François Dewallles commercialise environ 50 tonnes d’huîtres par an
François Dewallles commercialise environ 50 tonnes d’huîtres par an © Radio France - Philippe Rey-Gorez

Comment vont se passer les fêtes de fin d'année ?  C'est LA question que se posent en ce moment les ostréiculteurs, aussi bien en Loire-Atlantique qu'en Vendée. Les restaurants ont fermés, et pourraient bien ne pas rouvrir avant mi-janvier. Quant aux intentions des consommateurs, aux possibilités, pour eux, de faire la fête, c'est encore l'inconnu.  Nous avons rencontré un ostréiculteur de la Guittière, sur la commune de Talmont-saint-Hilaire, en Vendée. 

François Dewalles est le patron des Viviers de la Guittière, et en ce moment, commercialement c'est le calme plat : « on reste ouvert, mais il n’y a personne. Donc, financièrement, il n’y a rien qui rentre ! ». 

Quelques rares commandes en cours. Habituellement, ce bassin est beaucoup plus rempli
Quelques rares commandes en cours.
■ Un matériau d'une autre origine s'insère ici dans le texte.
## config.mk

```make
export PLATFORM = sky130hd
export DESIGN_NAME = aes_command_fifo
export DESIGN_NICKNAME = d
export VERILOG_FILES = /design/src/source/aes_pkg.sv /design/src/source/aes_command_fifo.sv
export VERILOG_INCLUDE_DIRS = /design/src /design/src/source
export SDC_FILE = /design/constraint.sdc
export NUM_CORES = 1
export LEC_CHECK = 0
export ABC_AREA = 1
export BUFFER_PORTS_ARGS = -buffer_cell sky130_fd_sc_hd__buf_4
export CORE_ASPECT_RATIO = 1.2
export CORE_MARGIN = 2
export CORE_UTILIZATION = 40
export CTS_CLUSTER_DIAMETER = 30
export DETAILED_ROUTE_END_ITERATION = 16
export SLEW_MARGIN = 20
export SYNTH_ARGS = -nofsm -noshare
export SYNTH_HDL_FRONTEND = slang
export SYNTH_SLANG_ARGS = --single-unit
export TNS_END_PERCENT = 50
```

## constraint.sdc

```tcl
create_clock -name clk -period 18.4 [get_ports clk]
set_input_delay 0.92 -clock clk [delete_from_list [all_inputs] [get_ports clk]]
set_output_delay 0.92 -clock clk [all_outputs]
set_load 0.01 [all_outputs]
```
<file path="src/hdl/mhp_pkg.sv">
`default_nettype none

package mhp_pkg;

  ////////////////////
  // frame format
  ////////////////////
  localparam int BUF_ADDR_W      = 8;
  localparam int HEADER_BYTES    = 7;
  localparam int TX_FRAME_BYTES  = 50;
  localparam int IDLE_GAP_CYCLES = 63;

  // request types that get a reply
  localparam logic [7:0] TYPE_PING_REQ = 8'h01;
  localparam logic [7:0] TYPE_ADDR_REQ = 8'h04;

  // types written into the replies
  localparam logic [7:0] TYPE_PING_RSP   = 8'h81;
  localparam logic [7:0] TYPE_ADDR_GRANT = 8'h92;

  ////////////////////
  // reply bodies
  ////////////////////
  localparam logic [7:0]  PING_BODY      = 8'h00;
  localparam logic [7:0]  PING_BODY_LEN  = 8'd1;
  localparam logic [15:0] GRANT_BODY     = 16'h0120;
  localparam logic [7:0]  GRANT_BODY_LEN = 8'd2;

  // type bit that marks an acknowledgement
  localparam int ACK_BIT = 4;

  // one buffer request per unit
  typedef struct packed {
    logic                  en;
    logic                  we;
    logic [BUF_ADDR_W-1:0] addr;
    logic [7:0]            wdata;
  } buf_req_t;

  typedef struct packed {
    logic       dir;
    logic [6:0] kind;
  } mhp_type_fields_t;

  // type byte, raw or split into direction and kind
  typedef union packed {
    logic [7:0]       raw;
    mhp_type_fields_t f;
  } mhp_type_u;

  // fields in wire order, big-endian
  typedef struct packed {
    logic [15:0] src;
    logic [15:0] dst;
    logic [15:0] size;
    mhp_type_u   htype;
  } mhp_header_t;

endpackage

`default_nettype wire

</file>
<file path="src/hdl/frame_buffer.sv">
`default_nettype none

module frame_buffer (
  input  wire logic              i_clk,
  input  wire logic              i_rst,
  input  wire mhp_pkg::buf_req_t i_rx_req,
  input  wire mhp_pkg::buf_req_t i_bld_req,
  input  wire mhp_pkg::buf_req_t i_sum_req,
  input  wire mhp_pkg::buf_req_t i_hdr_req,
  input  wire mhp_pkg::buf_req_t i_tx_req,
  output logic [7:0]             o_rdata
);

  logic [7:0] mem [256];
  logic       sel_en;
  logic       sel_we;
  logic [7:0] sel_addr;
  logic [7:0] sel_wdata;
  logic [7:0] rd_byte;

  // fixed priority: rx, builder, checksum, parser, tx
  always_comb begin
    if (i_rx_req.en) begin
      {sel_en, sel_we, sel_addr, sel_wdata} = i_rx_req;
    end else if (i_bld_req.en) begin
      {sel_en, sel_we, sel_addr, sel_wdata} = i_bld_req;
    end else if (i_sum_req.en) begin
      {sel_en, sel_we, sel_addr, sel_wdata} = i_sum_req;
    end else if (i_hdr_req.en) begin
      {sel_en, sel_we, sel_addr, sel_wdata} = i_hdr_req;
    end else begin
      {sel_en, sel_we, sel_addr, sel_wdata} = i_tx_req;
    end
  end

  always_ff @(posedge i_clk) begin
    if (i_rst) begin
      rd_byte <= '0;
    end else if (sel_en) begin
      if (sel_we) begin
        mem[sel_addr] <= sel_wdata;
      end
      rd_byte <= mem[sel_addr];
    end
  end

  assign o_rdata = rd_byte;

endmodule

`default_nettype wire

</file>
<file path="src/hdl/frame_checksum.sv">
`default_nettype none

module frame_checksum (
  input  wire logic                         i_clk,
  input  wire logic                         i_rst,
  input  wire logic                         i_start,
  input  wire logic [mhp_pkg::BUF_ADDR_W-1:0] i_len,
  input  wire logic [7:0]                   i_rdata,
  output mhp_pkg::buf_req_t                 o_req,
  output logic                              o_done
);
  import mhp_pkg::*;

  typedef enum logic [2:0] {C_IDLE, C_ADDR, C_LOAD, C_WR_HI, C_WR_LO} state_t;

  state_t                state;
  logic [BUF_ADDR_W-1:0] idx;
  logic [15:0]           sum;

  always_comb begin
    o_req = '0;
    case (state)
      C_ADDR: begin
        o_req.en   = 1'b1;
        o_req.addr = idx;
      end
      // sum goes right behind the reply, high byte first
      C_WR_HI: begin
        o_req.en    = 1'b1;
        o_req.we    = 1'b1;
        o_req.addr  = i_len;
        o_req.wdata = sum[15:8];
      end
      C_WR_LO: begin
        o_req.en    = 1'b1;
        o_req.we    = 1'b1;
        o_req.addr  = i_len + 1'b1;
        o_req.wdata = sum[7:0];
      end
      default: o_req = '0;
    endcase
  end

  always_ff @(posedge i_clk) begin
    if (i_rst) begin
      state  <= C_IDLE;
      idx    <= '0;
      o_done <= 1'b0;
    end else begin
      o_done <= 1'b0;
      case (state)
        C_IDLE: begin
          if (i_start) begin
            idx   <= '0;
            state <= C_ADDR;
          end
        end
        C_ADDR: state <= C_LOAD;
        C_LOAD: begin
          if (idx == i_len - 1'b1) begin
            state <= C_WR_HI;
          end else begin
            idx   <= idx + 1'b1;
            state <= C_ADDR;
          end
        end
        C_WR_HI: state <= C_WR_LO;
        C_WR_LO: begin
          o_done <= 1'b1;
          state  <= C_IDLE;
        end
        default: state <= C_IDLE;
      endcase
    end
  end

  // carry out of bit 15 is dropped
  always_ff @(posedge i_clk) begin
    if (state == C_IDLE && i_start) begin
      sum <= '0;
    end else if (state == C_LOAD) begin
      sum <= sum + {8'h00, i_rdata};
    end
  end

endmodule

`default_nettype wire

</file>
<file path="src/hdl/frame_receiver.sv">
`default_nettype none

module frame_receiver (
  input  wire logic                         i_clk,
  input  wire logic                         i_rst,
  input  wire logic                         i_start,
  input  wire logic                         i_rready,
  input  wire logic [7:0]                   i_rdata,
  output logic                              o_rreq,
  output mhp_pkg::buf_req_t                 o_req,
  output logic [mhp_pkg::BUF_ADDR_W-1:0]    o_len,
  output logic                              o_done
);
  import mhp_pkg::*;

  typedef enum logic [1:0] {RX_IDLE, RX_LISTEN, RX_CAPTURE} state_t;

  state_t     state;
  // cycles since the last pop
  logic [5:0] gap_cnt;

  assign o_rreq = (state == RX_LISTEN) && i_rready;

  // popped byte is valid in the capture cycle, written at the byte count
  always_comb begin
    o_req       = '0;
    o_req.en    = (state == RX_CAPTURE);
    o_req.we    = (state == RX_CAPTURE);
    o_req.addr  = o_len;
    o_req.wdata = i_rdata;
  end

  always_ff @(posedge i_clk) begin
    if (i_rst) begin
      state   <= RX_IDLE;
      gap_cnt <= '0;
      o_len   <= '0;
      o_done  <= 1'b0;
    end else begin
      o_done <= 1'b0;
      case (state)
        RX_IDLE: begin
          if (i_start) begin
            o_len   <= '0;
            gap_cnt <= '0;
            state   <= RX_LISTEN;
          end
        end
        RX_LISTEN: begin
          if (i_rready) begin
            gap_cnt <= 6'd1;
            state   <= RX_CAPTURE;
          end else if (gap_cnt == 6'(IDLE_GAP_CYCLES - 1)) begin
            // idle gap reached, frame is complete
            o_done <= 1'b1;
            state  <= RX_IDLE;
          end else begin
            gap_cnt <= gap_cnt + 6'd1;
          end
        end
        RX_CAPTURE: begin
          o_len   <= o_len + 1'b1;
          gap_cnt <= gap_cnt + 6'd1;
          state   <= RX_LISTEN;
        end
        default: state <= RX_IDLE;
      endcase
    end
  end

endmodule

`default_nettype wire

</file>
<file path="src/hdl/frame_transmitter.sv">
`default_nettype none

module frame_transmitter (
  input  wire logic                         i_clk,
  input  wire logic                         i_rst,
  input  wire logic                         i_start,
  input  wire logic [mhp_pkg::BUF_ADDR_W-1:0] i_len,
  input  wire logic [7:0]                   i_rdata,
  input  wire logic                         i_wready,
  output mhp_pkg::buf_req_t                 o_req,
  output logic [7:0]                        o_wdata,
  output logic                              o_wvalid,
  output logic                              o_done
);
  import mhp_pkg::*;

  typedef enum logic [2:0] {T_IDLE, T_ADDR, T_LOAD, T_SEND, T_GAP} state_t;

  state_t                state;
  logic [BUF_ADDR_W-1:0] idx;

  always_comb begin
    o_req      = '0;
    o_req.en   = (state == T_ADDR);
    o_req.addr = idx;
  end

  ////////////////////
  // byte sequencer
  ////////////////////
  // four cycles per byte at least, longer while the port is busy
  always_ff @(posedge i_clk) begin
    if (i_rst) begin
      state    <= T_IDLE;
      idx      <= '0;
      o_wvalid <= 1'b0;
      o_done   <= 1'b0;
    end else begin
      o_wvalid <= 1'b0;
      o_done   <= 1'b0;
      case (state)
        T_IDLE: begin
          if (i_start) begin
            idx   <= '0;
            state <= T_ADDR;
          end
        end
        T_ADDR: state <= T_LOAD;
        T_LOAD: state <= T_SEND;
        T_SEND: begin
          // hold here until the port can take the byte
          if (i_wready) begin
            o_wvalid <= 1'b1;
            state    <= T_GAP;
          end
        end
        T_GAP: begin
          if (idx == BUF_ADDR_W'(TX_FRAME_BYTES - 1)) begin
            o_done <= 1'b1;
            state  <= T_IDLE;
          end else begin
            idx   <= idx + 1'b1;
            state <= T_ADDR;
          end
        end
        default: state <= T_IDLE;
      endcase
    end
  end

  // zero padding past the reply
  always_ff @(posedge i_clk) begin
    if (state == T_LOAD) begin
      o_wdata <= (idx < i_len) ? i_rdata : 8'h00;
    end
  end

endmodule

`default_nettype wire

</file>
<file path="src/hdl/header_parser.sv">
`default_nettype none

module header_parser (
  input  wire logic             i_clk,
  input  wire logic             i_rst,
  input  wire logic             i_start,
  input  wire logic [7:0]       i_rdata,
  output mhp_pkg::buf_req_t     o_req,
  output mhp_pkg::mhp_header_t  o_header,
  output logic                  o_done
);
  import mhp_pkg::*;

  typedef enum logic [1:0] {P_IDLE, P_ADDR, P_LOAD} state_t;

  state_t     state;
  logic [2:0] idx;

  // the start cycle doubles as the first address cycle
  always_comb begin
    o_req      = '0;
    o_req.en   = (state == P_ADDR) || ((state == P_IDLE) && i_start);
    o_req.addr = BUF_ADDR_W'(idx);
  end

  always_ff @(posedge i_clk) begin
    if (i_rst) begin
      state  <= P_IDLE;
      idx    <= '0;
      o_done <= 1'b0;
    end else begin
      o_done <= 1'b0;
      case (state)
        P_IDLE: begin
          if (i_start) begin
            state <= P_LOAD;
          end
        end
        P_ADDR: state <= P_LOAD;
        P_LOAD: begin
          if (idx == 3'(HEADER_BYTES - 1)) begin
            idx    <= '0;
            o_done <= 1'b1;
            state  <= P_IDLE;
          end else begin
            idx   <= idx + 3'd1;
            state <= P_ADDR;
          end
        end
        default: state <= P_IDLE;
      endcase
    end
  end

  // seven loads shift the whole header in, first byte ends up on top
  always_ff @(posedge i_clk) begin
    if (state == P_LOAD) begin
      o_header <= {o_header[47:0], i_rdata};
    end
  end

endmodule

`default_nettype wire

</file>
<file path="src/hdl/mhp_top.sv">
`default_nettype none

module mhp_top (
  input  wire logic       i_clk,
  input  wire logic       i_rst,
  input  wire logic       i_rready,
  input  wire logic [7:0] i_rdata,
  output logic            o_rreq,
  input  wire logic       i_wready,
  output logic [7:0]      o_wdata,
  output logic            o_wvalid
);
  import mhp_pkg::*;

  typedef enum logic [2:0] {
    S_IDLE, S_RX, S_PARSE, S_DECIDE, S_BUILD, S_SUM, S_TX
  } state_t;

  state_t                state;
  buf_req_t              rx_req;
  buf_req_t              bld_req;
  buf_req_t              sum_req;
  buf_req_t              hdr_req;
  buf_req_t              tx_req;
  logic [7:0]            buf_rdata;
  logic [BUF_ADDR_W-1:0] rx_len;
  logic [BUF_ADDR_W-1:0] reply_len;
  logic [BUF_ADDR_W-1:0] tx_len;
  mhp_header_t           header;
  logic [6:0]            kind;
  logic                  reply_needed;
  logic                  rx_start, hdr_start, bld_start, sum_start, tx_start;
  logic                  rx_done, hdr_done, bld_done, sum_done, tx_done;

  ////////////////////
  // reply decision
  ////////////////////
  assign kind         = header.htype.f.kind;
  assign reply_needed = (rx_len >= BUF_ADDR_W'(HEADER_BYTES)) && !kind[ACK_BIT] &&
                        ((kind == TYPE_PING_REQ[6:0]) || (kind == TYPE_ADDR_REQ[6:0]));
  // checksum adds two bytes
  assign tx_len       = reply_len + 8'd2;

  // start pulses are registered, one unit runs at a time
  always_ff @(posedge i_clk) begin
    if (i_rst) begin
      state     <= S_IDLE;
      rx_start  <= 1'b0;
      hdr_start <= 1'b0;
      bld_start <= 1'b0;
      sum_start <= 1'b0;
      tx_start  <= 1'b0;
    end else begin
      rx_start  <= 1'b0;
      hdr_start <= 1'b0;
      bld_start <= 1'b0;
      sum_start <= 1'b0;
      tx_start  <= 1'b0;
      case (state)
        S_IDLE: begin
          if (i_rready) begin
            rx_start <= 1'b1;
            state    <= S_RX;
          end
        end
        S_RX: begin
          if (rx_done) begin
            hdr_start <= 1'b1;
            state     <= S_PARSE;
          end
        end
        S_PARSE: begin
          if (hdr_done) begin
            state <= S_DECIDE;
          end
        end
        S_DECIDE: begin
          if (reply_needed) begin
            bld_start <= 1'b1;
            state     <= S_BUILD;
          end else begin
            state <= S_IDLE;
          end
        end
        S_BUILD: begin
          if (bld_done) begin
            sum_start <= 1'b1;
            state     <= S_SUM;
          end
        end
        S_SUM: begin
          if (sum_done) begin
            tx_start <= 1'b1;
            state    <= S_TX;
          end
        end
        S_TX: begin
          if (tx_done) begin
            state <= S_IDLE;
          end
        end
        default: state <= S_IDLE;
      endcase
    end
  end

  frame_buffer u_buf (
    .i_clk     (i_clk),
    .i_rst     (i_rst),
    .i_rx_req  (rx_req),
    .i_bld_req (bld_req),
    .i_sum_req (sum_req),
    .i_hdr_req (hdr_req),
    .i_tx_req  (tx_req),
    .o_rdata   (buf_rdata)
  );

  frame_receiver u_rx (
    .i_clk    (i_clk),
    .i_rst    (i_rst),
    .i_start  (rx_start),
    .i_rready (i_rready),
    .i_rdata  (i_rdata),
    .o_rreq   (o_rreq),
    .o_req    (rx_req),
    .o_len    (rx_len),
    .o_done   (rx_done)
  );

  header_parser u_hdr (
    .i_clk    (i_clk),
    .i_rst    (i_rst),
    .i_start  (hdr_start),
    .i_rdata  (buf_rdata),
    .o_req    (hdr_req),
    .o_header (header),
    .o_done   (hdr_done)
  );

  reply_builder u_bld (
    .i_clk       (i_clk),
    .i_rst       (i_rst),
    .i_start     (bld_start),
    .i_header    (header),
    .o_req       (bld_req),
    .o_reply_len (reply_len),
    .o_done      (bld_done)
  );

  frame_checksum u_sum (
    .i_clk   (i_clk),
    .i_rst   (i_rst),
    .i_start (sum_start),
    .i_len   (reply_len),
    .i_rdata (buf_rdata),
    .o_req   (sum_req),
    .o_done  (sum_done)
  );

  frame_transmitter u_tx (
    .i_clk    (i_clk),
    .i_rst    (i_rst),
    .i_start  (tx_start),
    .i_len    (tx_len),
    .i_rdata  (buf_rdata),
    .i_wready (i_wready),
    .o_req    (tx_req),
    .o_wdata  (o_wdata),
    .o_wvalid (o_wvalid),
    .o_done   (tx_done)
  );

endmodule

`default_nettype wire

</file>
<file path="src/hdl/reply_builder.sv">
`default_nettype none

module reply_builder (
  input  wire logic                         i_clk,
  input  wire logic                         i_rst,
  input  wire logic                         i_start,
  input  wire mhp_pkg::mhp_header_t         i_header,
  output mhp_pkg::buf_req_t                 o_req,
  output logic [mhp_pkg::BUF_ADDR_W-1:0]    o_reply_len,
  output logic                              o_done
);
  import mhp_pkg::*;

  logic       busy;
  logic       grant;
  logic       start_grant;
  logic [3:0] idx;
  logic [7:0] body_len;
  mhp_type_u  rsp_type;

  assign start_grant = (i_header.htype.f.kind == TYPE_ADDR_REQ[6:0]);

  ////////////////////
  // reply template
  ////////////////////
  always_comb begin
    rsp_type.raw = grant ? TYPE_ADDR_GRANT : TYPE_PING_RSP;
    body_len     = grant ? GRANT_BODY_LEN : PING_BODY_LEN;
    o_req        = '0;
    o_req.en     = busy;
    o_req.we     = busy;
    o_req.addr   = BUF_ADDR_W'(idx);
    case (idx)
      // addresses swapped
      4'd0:    o_req.wdata = i_header.dst[15:8];
      4'd1:    o_req.wdata = i_header.dst[7:0];
      4'd2:    o_req.wdata = i_header.src[15:8];
      4'd3:    o_req.wdata = i_header.src[7:0];
      // size field holds the body length
      4'd4:    o_req.wdata = 8'h00;
      4'd5:    o_req.wdata = body_len;
      4'd6:    o_req.wdata = rsp_type.raw;
      4'd7:    o_req.wdata = grant ? GRANT_BODY[15:8] : PING_BODY;
      4'd8:    o_req.wdata = GRANT_BODY[7:0];
      default: o_req.wdata = 8'h00;
    endcase
  end

  // one byte per cycle until the reply length is written
  always_ff @(posedge i_clk) begin
    if (i_rst) begin
      busy        <= 1'b0;
      grant       <= 1'b0;
      idx         <= '0;
      o_reply_len <= '0;
      o_done      <= 1'b0;
    end else begin
      o_done <= 1'b0;
      if (!busy) begin
        if (i_start) begin
          busy        <= 1'b1;
          idx         <= '0;
          grant       <= start_grant;
          o_reply_len <= BUF_ADDR_W'(HEADER_BYTES) +
                         (start_grant ? GRANT_BODY_LEN : PING_BODY_LEN);
        end
      end else if ({4'd0, idx} == o_reply_len - 1'b1) begin
        busy   <= 1'b0;
        o_done <= 1'b1;
      end else begin
        idx <= idx + 4'd1;
      end
    end
  end

endmodule

`default_nettype wire

</file>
Habituellement, ce bassin est beaucoup plus rempli © Radio France - Philippe Rey-Gorez

Inquiétude également  pour la suite. L'entreprise vend environ 50 tonnes par an, dont 25% en décembre, uniquement en vente directe. Habituellement, François Dewalles expédie ses huîtres un peu partout en France, mais cette fois, c’est différent : « ces clients-là, normalement, ont déjà réservé des huîtres pour Noël. Cette année, j’ai uniquement une demande d’un client, alors que l’année dernière, on avait envoyé une centaine de colis ».    La grande question, bien sûr, c'est de savoir si les consommateurs pourront se rassembler, et fêter noël à peu près normalement. Une mauvaise fin d'année, pour l'ostréiculteur, aurait un effet double peine. D’abord le manque à gagner : « le chiffre d’affaire qu’on fait en décembre, il nous permet de vivre jusqu’en juin, où il y a les prochaines ventes. Cette période est importante pour la trésorerie ». Par ailleurs, s’il y a trop d’invendus, ça nuirait  aux capacités de production : « on travaille nos huîtres sur trois ou quatre ans. Si on ne peut pas les enlever, on ne pourra pas  en produire de nouvelles. » 

Le comité régional de la conchyliculture compte 235 entreprises, en Loire- Atlantique et en Vendée. La plus grande partie des ostréiculteurs commercialisent leurs produits en vente directe.